[REQUIREMENT]: Set down exactly, from the records below, the line with "logic [CW-1:0] cnt_reg, cnt_next;" through the line with "end else if (busy_reg) begin", and nothing else.

** DATA follows **

<file path="src/rtl/quintic_joint_trajectory_macros.svh">
// Assertion macros of the trajectory generator RTL.
`ifndef QUINTIC_JOINT_TRAJECTORY_MACROS_SVH
`define QUINTIC_JOINT_TRAJECTORY_MACROS_SVH
// Checks a property on every clock edge outside reset.
`define QJT_ASSERT(label, clk, rstn, prop, msg) \
    label: assert property (@(posedge clk) disable iff (!rstn) (prop)) else $error(msg);
// Checks a property on every clock edge, reset included.
`define QJT_ASSERT_ALWAYS(label, clk, prop, msg) \
    label: assert property (@(posedge clk) (prop)) else $error(msg);
`endif

</file>
<file path="src/rtl/qjt_pkg.sv">
// Package with payload types, phase codes and constants of the trajectory generator.
package qjt_pkg;

    localparam int NJ = 3;

    typedef enum logic [1:0] {
        PHASE_IDLE    = 2'd0,
        PHASE_STARTED = 2'd1,
        PHASE_MOVING  = 2'd2,
        PHASE_ARRIVED = 2'd3
    } phase_t;

    typedef enum logic [1:0] {
        CFG_MAX_SPEED    = 2'd0,
        CFG_MIN_DURATION = 2'd1,
        CFG_SAMPLE_TIME  = 2'd2,
        CFG_RELATIVE     = 2'd3
    } cfg_index_t;

    typedef enum logic [3:0] {
        ST_IDLE,
        ST_SDIV,
        ST_DIVW,
        ST_POW,
        ST_POLY,
        ST_LERP,
        ST_LERPW,
        ST_OUT
    } state_t;

    typedef struct packed {
        logic               kind;
        logic signed [31:0] start_joint0;
        logic signed [31:0] start_joint1;
        logic signed [31:0] start_joint2;
        logic signed [31:0] target_joint0;
        logic signed [31:0] target_joint1;
        logic signed [31:0] target_joint2;
    } in_word_t;

    typedef struct packed {
        logic signed [31:0] pos_joint0;
        logic signed [31:0] pos_joint1;
        logic signed [31:0] pos_joint2;
        logic [1:0]         phase;
        logic [31:0]        move_time;
    } out_word_t;

    // Control from the sequencer to the lanes.
    typedef struct packed {
        logic div_start;
        logic lerp_start;
    } lane_ctl_t;

endpackage

</file>
<file path="src/rtl/qjt_divider.sv">
// Restoring divider that produces one quotient bit per cycle.
module qjt_divider #(
    parameter int NW = 48,
    parameter int DW = 32
) (
    input  logic          aclk,
    input  logic          aresetn,
    input  logic          start,
    input  logic [NW-1:0] numer,
    input  logic [DW-1:0] denom,
    output logic          busy,
    output logic [NW-1:0] quot
);

    localparam int CW = $clog2(NW + 1);

    logic [NW-1:0] q_reg, q_next;
    logic [DW:0]   rem_reg, rem_next;
    logic [DW-1:0] d_reg, d_next;
    logic [CW-1:0] cnt_reg, cnt_next;
    logic          busy_reg, busy_next;
    logic [DW:0]   trial;

    always_comb begin
        q_next = q_reg;
        rem_next = rem_reg;
        d_next = d_reg;
        cnt_next = cnt_reg;
        busy_next = busy_reg;
        trial = {rem_reg[DW-1:0], q_reg[NW-1]};
        if (start) begin
            q_next = numer;
            rem_next = '0;
            d_next = denom;
            cnt_next = CW'(NW);
            busy_next = 1'b1;
        end else if (busy_reg) begin
            if (trial >= {1'b0, d_reg}) begin
                rem_next = trial - {1'b0, d_reg};
                q_next = {q_reg[NW-2:0], 1'b1};
            end else begin
                rem_next = trial;
                q_next = {q_reg[NW-2:0], 1'b0};
            end
            cnt_next = cnt_reg - 1'b1;
            if (cnt_reg == CW'(1)) begin
                busy_next = 1'b0;
            end
        end
    end

    always_ff @(posedge aclk) begin
        if (!aresetn) begin
            busy_reg <= 1'b0;
            cnt_reg <= '0;
        end else begin
            busy_reg <= busy_next;
            cnt_reg <= cnt_next;
        end
        q_reg <= q_next;
        rem_reg <= rem_next;
        d_reg <= d_next;
    end

    assign busy = busy_reg;
    assign quot = q_reg;

endmodule

</file>
<file path="src/rtl/qjt_lane.sv">
// One joint lane: goal capture, move-time division and blended position.
module qjt_lane #(
    parameter int FB = 16
) (
    input  logic               aclk,
    input  logic               aresetn,
    input  logic               load,
    input  logic signed [31:0] start_in,
    input  logic signed [31:0] target_in,
    input  logic               relative,
    input  logic [31:0]        speed,
    input  logic [31:0]        min_dur,
    input  qjt_pkg::lane_ctl_t ctl,
    input  logic [FB:0]        r_in,
    output logic               busy,
    output logic [31:0]        move_t,
    output logic signed [31:0] start_q,
    output logic signed [31:0] goal_q,
    output logic signed [31:0] blend
);

    localparam int NW = 32 + FB;

    logic signed [31:0] start_reg, goal_reg;
    logic signed [32:0] sum;
    logic signed [31:0] goal_new;
    logic signed [32:0] dlt;
    logic [31:0]        mag;
    logic [NW-1:0]      numer, quot;
    logic               dbusy;
    logic [NW:0]        tsum;
    logic [32:0]        dmag_reg;
    logic               dneg_reg;
    logic [32+FB:0]     prod_reg;
    logic [32:0]        dmag;
    logic [32+FB-FB:0]  qmag;

    assign sum = 33'(start_in) + 33'(target_in);
    always_comb begin
        if (!relative) begin
            goal_new = target_in;
        end else if (sum > 33'sd2147483647) begin
            goal_new = 32'sh7fffffff;
        end else if (sum < -33'sd2147483648) begin
            goal_new = 32'sh80000000;
        end else begin
            goal_new = sum[31:0];
        end
    end

    assign dlt = 33'(goal_new) - 33'(start_in);
    assign mag = dlt[32] ? 32'(-dlt) : dlt[31:0];
    assign numer = {mag, {FB{1'b0}}};

    always_ff @(posedge aclk) begin
        if (!aresetn) begin
            start_reg <= '0;
            goal_reg <= '0;
        end else if (load) begin
            start_reg <= start_in;
            goal_reg <= goal_new;
        end
    end

    qjt_divider #(.NW(NW), .DW(32)) u_div (
        .aclk(aclk), .aresetn(aresetn), .start(ctl.div_start && load),
        .numer(numer), .denom(speed), .busy(dbusy), .quot(quot)
    );

    assign tsum = {1'b0, quot} + (NW + 1)'(min_dur);
    assign move_t = (tsum > (NW + 1)'(32'hffffffff)) ? 32'hffffffff : tsum[31:0];
    assign busy = dbusy;

    // Interpolation: one multiply registered, then scale and sign.
    assign dmag = (33'(goal_reg) - 33'(start_reg));
    always_ff @(posedge aclk) begin
        if (ctl.lerp_start) begin
            dneg_reg <= dmag[32];
            dmag_reg <= dmag[32] ? -dmag : dmag;
        end
        prod_reg <= (33 + FB)'(dmag_reg) * (33 + FB)'(r_in);
    end
    assign qmag = prod_reg[32+FB:FB];
    assign blend = dneg_reg ? 32'(33'(start_reg) - qmag) : 32'(33'(start_reg) + qmag);
    assign start_q = start_reg;
    assign goal_q = goal_reg;

endmodule

</file>
<file path="config.mk">
export PLATFORM = sky130hd
export DESIGN_NAME = qjt_lane
export DESIGN_NICKNAME = d
export VERILOG_FILES = /design/src/rtl/quintic_joint_trajectory_macros.svh /design/src/rtl/qjt_pkg.sv /design/src/rtl/qjt_divider.sv /design/src/rtl/qjt_lane.sv
export SDC_FILE = /design/constraint.sdc
export NUM_CORES = 2
export LEC_CHECK = 0
export BUFFER_PORTS_ARGS = -buffer_cell sky130_fd_sc_hd__buf_2
export CAP_MARGIN = 20
export CORE_MARGIN = 4
export CORE_UTILIZATION = 45
export CTS_BUF_LIST = sky130_fd_sc_hd__clkbuf_2
export DETAILED_ROUTE_END_ITERATION = 10
export SYNTH_ARGS = -nofsm -noshare
export SYNTH_HDL_FRONTEND = slang
export SYNTH_SLANG_ARGS = --single-unit
</file>
<file path="constraint.sdc">
create_clock -name aclk -period 12.1 [get_ports aclk]
set_clock_uncertainty 0.15 [all_clocks]
set_input_delay 3.025 -clock aclk [delete_from_list [all_inputs] [get_ports aclk]]
set_output_delay 3.025 -clock aclk [all_outputs]
set_load 0.01 [all_outputs]
</file>
* Yosys cells after proc, flatten, opt, wreduce, memory -nomap -nowiden
Index checks and enable logic that the tools add are counted.
Word-level totals: bits in latches 0, logic and storage cells 49, input bits 151, register bits after elaboration 265, RAM bits 0, ROM bits 0, output and inout bits 129, memories kept 0
Operators by class: multipliers 1, $lt $le $gt $ge 4, bitwise logic cells 1, reductions and logical operators 3, divide/modulo/power cells 0, equal/unequal tests 1, $add $sub $neg 10, shift-type cells 0, muxes and demuxes 16
Operators by type and width (count):
- 32-bit two-way mux | 8
- 48-bit two-way mux | 2
- 32-bit by 32-bit subtractor with 33-bit output | 2
- 32-bit subtractor | 2
- 48-bit by 32-bit adder with 49-bit output | 1
- 49-bit by 32-bit greater-than comparator with 1-bit output (second input constant) | 1
- 33-bit by 17-bit multiplier with 48-bit output | 1
- 32-bit by 32-bit adder with 33-bit output | 1
- 33-bit by 32-bit greater-or-equal comparator with 1-bit output | 1
- 33-bit by 32-bit greater-than comparator with 1-bit output (second input constant) | 1
- 33-bit by 32-bit less-than comparator with 1-bit output (second input constant) | 1
- 33-bit negation | 1
- 32-bit adder | 1
- 32-bit negation | 1
- 6-bit two-way mux | 2
- 6-bit by 1-bit == test with 1-bit output (second input constant) | 1
- 6-bit by 1-bit subtractor with 6-bit output (second input constant) | 1
- 1-bit two-way mux | 4
- 2-bit nonzero test | 1
- 2-bit OR reduction | 1
- 1-bit logical AND | 1
- 1-bit NOT | 1

* Longest topological paths before layout
depth after elaboration 9, mapped depth 31, gate-level depth less buffers 28

* Cells and area by module
From an unflattened synthesis, not the netlist that was laid out.
Second synthesis, totals: cells, all modules 4510, area total of the unflattened synthesis 38884.8 µm²
Modules (own cells, without submodules):
- qjt_lane | instances 1, sequential area each 2942.8 µm², area an instance 32391.1 µm², cells an instance 3926
- qjt_divider | instances 1, sequential area each 3183.1 µm², area an instance 6493.7 µm², cells an instance 584

* Worst setup path after synthesis
OpenSTA, ideal clock, no wires.
path type in2reg, start input start_in[0], end register u_div.q_reg[44], in the netlist u_div.quot[44], data pin, data arrival time 9.656 ns, data required time 11.686 ns, setup time 0.264 ns, path buffers 1, setup slack 2.030 ns, cell stages on the path 29, cell sequence ha_1 -> inv_1 -> fa_1 -> nor2b_1 -> o21a_1 -> o21ai_0 -> a21boi_0 -> nor4b_1 -> or4b_2 -> nand4_1 -> nand4_1 -> nand2_1 -> clkbuf_1 -> maj3_1 -> mux2i_1 -> ha_1 -> fa_1 -> nor2b_4 -> o31a_4 -> o211ai_2 -> a2111oi_4 -> nor2_1 -> xnor2_1 -> or4_4 -> or4_4 -> or4_4 -> o31ai_2 -> xor2_1 -> o21ai_1
Between the ends: longest elaborated chain between the ends 9, elaborated cells between the ends (all ways) 10, classes of those cells add/sub: 3; order compare: 2; mux: 5
RTL lines:
- from (decl) | line qjt_lane.sv:8 | input logic signed [31:0] start_in,
- 32-bit by 32-bit adder with 33-bit output | line qjt_lane.sv:38 | assign sum = 33'(start_in) + 33'(target_in);
- 33-bit by 32-bit less-than comparator with 1-bit output | line qjt_lane.sv:44 | end else if (sum < -33'sd2147483648) begin
- 32-bit two-way mux | line qjt_lane.sv:44
- 32-bit two-way mux | line qjt_lane.sv:42 | end else if (sum > 33'sd2147483647) begin
- 32-bit two-way mux | line qjt_lane.sv:40 | if (!relative) begin
- 32-bit by 32-bit subtractor with 33-bit output * | line qjt_lane.sv:51 | assign dlt = 33'(goal_new) - 33'(start_in);
- 32-bit negation | line qjt_lane.sv:52 | assign mag = dlt[32] ? 32'(-dlt) : dlt[31:0];
- 32-bit two-way mux * | line qjt_lane.sv:52
- 48-bit two-way mux * | line qjt_divider.sv:31 | if (start) begin
- via u_div.q_next[44] | line qjt_divider.sv:17 | logic [NW-1:0] q_reg, q_next;
- to (signal assigned) | line qjt_divider.sv:60 | q_reg <= q_next;
- to (decl) | line qjt_divider.sv:17
Mark *: on every way through the listed nets, which the timed path passes. The rest lies on a longest branch. A chain may end at the register's enable or synchronous reset.

* Final worst setup path
start input min_dur[0], end output move_t[18]
Between the ends: longest elaborated chain between the ends 3
RTL lines:
- from (decl) | line qjt_lane.sv:12 | input logic [31:0] min_dur,
- 48-bit by 32-bit adder with 49-bit output * | line qjt_lane.sv:70 | assign tsum = {1'b0, quot} + (NW + 1)'(min_dur);
- 49-bit by 32-bit greater-than comparator with 1-bit output | line qjt_lane.sv:71 | assign move_t = (tsum > (NW + 1)'(32'hffffffff)) ? 32'hffffffff : tsum[31:0];
- 32-bit two-way mux * | line qjt_lane.sv:71
- to (decl) | line qjt_lane.sv:16 | output logic [31:0] move_t,
Every way passes the cells marked *; elsewhere a longest branch is shown, timed or not.

==> flow_summary.json <==
{
  "die_x_um": 298,
  "rsz0062_at_grt": "false",
  "synth_warnings": 0,
  "fin_crit_sh_pct": 88.2,
  "fin_nets": 5632,
  "synth_cells": 4522,
  "core_area_mm2": 0.0836,
  "antenna_found_initial": 12,
  "synth_fp_nets": 5447,
  "clockBufferDepth": 3,
  "post_cts_resized": 0,
  "setup_viol": 0,
  "path_delay_family": "compound AO/OA/AOI/OAI gates",
  "final_antenna_net_count": 0,
  "whs_path_depth": 2,
  "viasPerCell": 5.49,
  "crit_path_start_kind": "primary input",
  "hold_ws_ps": 314,
  "cts_hold_buf": 0,
  "grt_overflow": 0,
  "largest_reg_flops": 48,
  "async_flop_share_pct": 0,
  "finalMaxSlewViolations": 0,
  "wl_um": 115000,
  "cts_setup_buffers": 0,
  "hold_path_class": "reg2reg",
  "die-area_mm2": 0.0888,
  "dpl.cell_count": 5711,
  "io_pins": 280,
  "worst_slew_pin_slew_ps": 1070,
  "hold_viol": 0,
  "fin_cells": 5854,
  "start_util_pct": 45.3,
  "path_cells": "buf_2, ha_1, fa_1, a21o_1, a21oi_1, o21a_1, o32ai_1, o41ai_1, a211oi_1, buf_4, a211oi_1, mux2i_1, o311a_1, nand4_1, nor4_2, buf_4, o21ai_0, buf_2",
  "cp-end-kind": "primary output",
  "worstReg2RegStart": "dmag_reg[8]",
  "fmax_mhz": 93.7,
  "synth-seq-cells": 249,
  "status": "completed",
  "yosys_most_used_dff": "dfxtp_1",
  "grt_max_degree": 96,
  "ys_types": 86,
  "cts_root_buf": "clkbuf_2",
  "grt_usage_pct": 25.9,
  "first_pass_iters": 5,
  "slowest_stage": "a211oi_1",
  "die_h_um": 298,
  "avgSynthCellArea_um2": 8.37,
  "drv_cap": 0,
  "required_ps": 8920,
  "worst_hold_path.endpoint": "u_div.rem_reg[31]",
  "cp.buffers_inverters": 4,
  "cts_max_level": 3,
  "critPathMaxFanout": 32,
  "min_period_ps": 10670,
  "cp_data_arrival_time_ps": 7500,
  "rrSetupSlack_ps": 4160,
  "clock_sinks": 249,
  "synth_edf_count": 98,
  "setup_tns_ps": 0,
  "syn_to_final_growth_pct": 8.01,
  "crit_type": "in2out",
  "drive_gt1_share_pct": 10.4,
  "drtIter0Drc": 1985,
  "row_count": 106,
  "clk_latency_ps": 1060,
  "clk_pin_slew_ps": 110,
  "dpl.hpwl_um": 90500,
  "grt_pass1_vias": 32200,
  "portBuffers": 279,
  "r2r-end": "prod_reg[41]",
  "wire_per_inst_um": 19.7,
  "cts_tree": "yes",
  "synthesis.area_mm2": 0.0378,
  "drc": 0,
  "fill_cells": 8267,
  "slowest_delay_ps": 680,
  "worst_r2r_path_depth": 25,
  "vias": 32100,
  "yosysSeqAreaShare_pct": 15.8,
  "gp_congestion": 0.906,
  "hp-start": "u_div.rem_reg[31]",
  "grt_pass1_wl_um": 182000,
  "slew_headroom_pct": 29.0,
  "cts-buffers-inserted": 74
}
==> cell usage in the layout, fill, tap and decap left out, types with 150 or more instances in the layout <==
| cell type | Yosys | final |
|---|---|---|
| nor2_1 | 226 | 226 |
| and2_1 | 155 | 155 |
| fa_1 | 467 | 467 |
| inv_1 | 652 | 651 |
| a21oi_1 | 248 | 248 |
| xnor2_1 | 182 | 182 |
| buf_2 | 8 | 278 |
| dfxtp_1 | 151 | 150 |
| ha_1 | 307 | 307 |
| o21ai_0 | 234 | 234 |
| nand2_1 | 616 | 615 |
==> worst reg2reg max path, cell delays in order, from the launching register on <==
cell and delay, ps:
edfxtp_1 900, nand2_1 200, fa_1 570, inv_1 60
fa_1 530, inv_1 60, fa_1 510, inv_1 50
fa_1 470, inv_1 50, fa_1 530, inv_1 50
fa_1 480, ha_1 320, nand4_1 110, nor2_1 60
a211o_1 270, o21ai_0 710, a211o_1 230, o211ai_1 190
a41oi_1 340, nand2b_1 150, a21boi_0 140, or4_1 470
a31oi_1 230, xnor2_1 130
==> layer usage <==
layer  up-vias  share of wire (%)  global-route usage [%]
met5         -              0.048                       0
met4         8                2.4                    6.72
met3       169                7.5                    6.15
met2       998                 45                    40.6
met1     15700                 45                    36.0
li1      15300                  -                       -
==> synth_stat cells, drive strengths merged, types with 18 or more instances <==
cell | count | area [µm²]
nand2b | 44 | 275
nor2 | 227 | 855
a21oi | 251 | 1270
edfxtp | 98 | 2940
o21bai | 32 | 240
fa | 467 | 9350
a31oi | 41 | 257
and3 | 27 | 169
nand4 | 27 | 169
o21ai | 241 | 1210
o31ai | 20 | 155
clkbuf | 192 | 722
o21a | 42 | 315
a211oi | 19 | 143
xor2 | 97 | 850
dfxtp | 151 | 3020
nor4 | 20 | 125
nand2 | 616 | 2310
ha | 307 | 3840
mux2i | 65 | 651
a21o | 110 | 826
xnor2 | 182 | 1590
nor3 | 67 | 335
inv | 652 | 2450
nand3 | 85 | 425
o21ba | 18 | 180
nor2b | 33 | 214
and2 | 155 | 970
o211ai | 27 | 208
==> final cells by class <==
type / instances / area, µm² / share of cell area [%]
inverter: 653 / 2450 / 6.00
multi-input combinational: 3416 / 28700 / 70.2
antenna: 6 / 15.0 / 0.0367
clock inverter: 33 / 229 / 0.560
timing repair buffer: 313 / 1650 / 4.05
tap: 1080 / 1350 / 3.31
sequential: 249 / 5970 / 14.6
clock buffer: 104 / 520 / 1.27
==> worst max-delay path by stage <==
stage,to,startpoint,cells after the start,slack (ps)
floorplan,u_div.quot[44],start_in[0],29,2030
detailed placement,u_div.quot[44],start_in[0],29,890
global route,move_t[18],min_dur[0],18,1010
finish,move_t[18],min_dur[0],18,1430
global placement,u_div.quot[44],start_in[0],29,1010
CTS,move_t[18],min_dur[0],18,1430
==> per-stage QoR <==
step	util [%]	instance area (µm²)	setup slack (ps)
2_1_floorplan	-	37800	2030
3_3_place_gp	48.0	40100	1010
3_5_place_dp	48.0	40100	893
4_1_cts	48.9	40800	1430
5_1_grt	48.9	40900	1010
6_report	48.9	40900	1430
==> kinds of logic after synthesis <==
kind of cell             share of synthesized area (%)
AND/OR/NAND/NOR                                   17.0
XOR/XNOR                                          6.46
adder cells (fa/ha/maj)                           35.2
buffers and inverters                             8.53
flip-flops                                        15.8
multiplexers                                      1.96
AO/OA/AOI/OAI                                     15.0
Power is left out: the tool's default activity adds up to more than one toggle a clock period on the data nets, which glitch-free logic cannot reach.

** End of DATA **

[RESPONSE TO THIS EXERCISE]:
    logic [CW-1:0] cnt_reg, cnt_next;
    logic          busy_reg, busy_next;
    logic [DW:0]   trial;

    always_comb begin
        q_next = q_reg;
        rem_next = rem_reg;
        d_next = d_reg;
        cnt_next = cnt_reg;
        busy_next = busy_reg;
        trial = {rem_reg[DW-1:0], q_reg[NW-1]};
        if (start) begin
            q_next = numer;
            rem_next = '0;
            d_next = denom;
            cnt_next = CW'(NW);
            busy_next = 1'b1;
        end else if (busy_reg) begin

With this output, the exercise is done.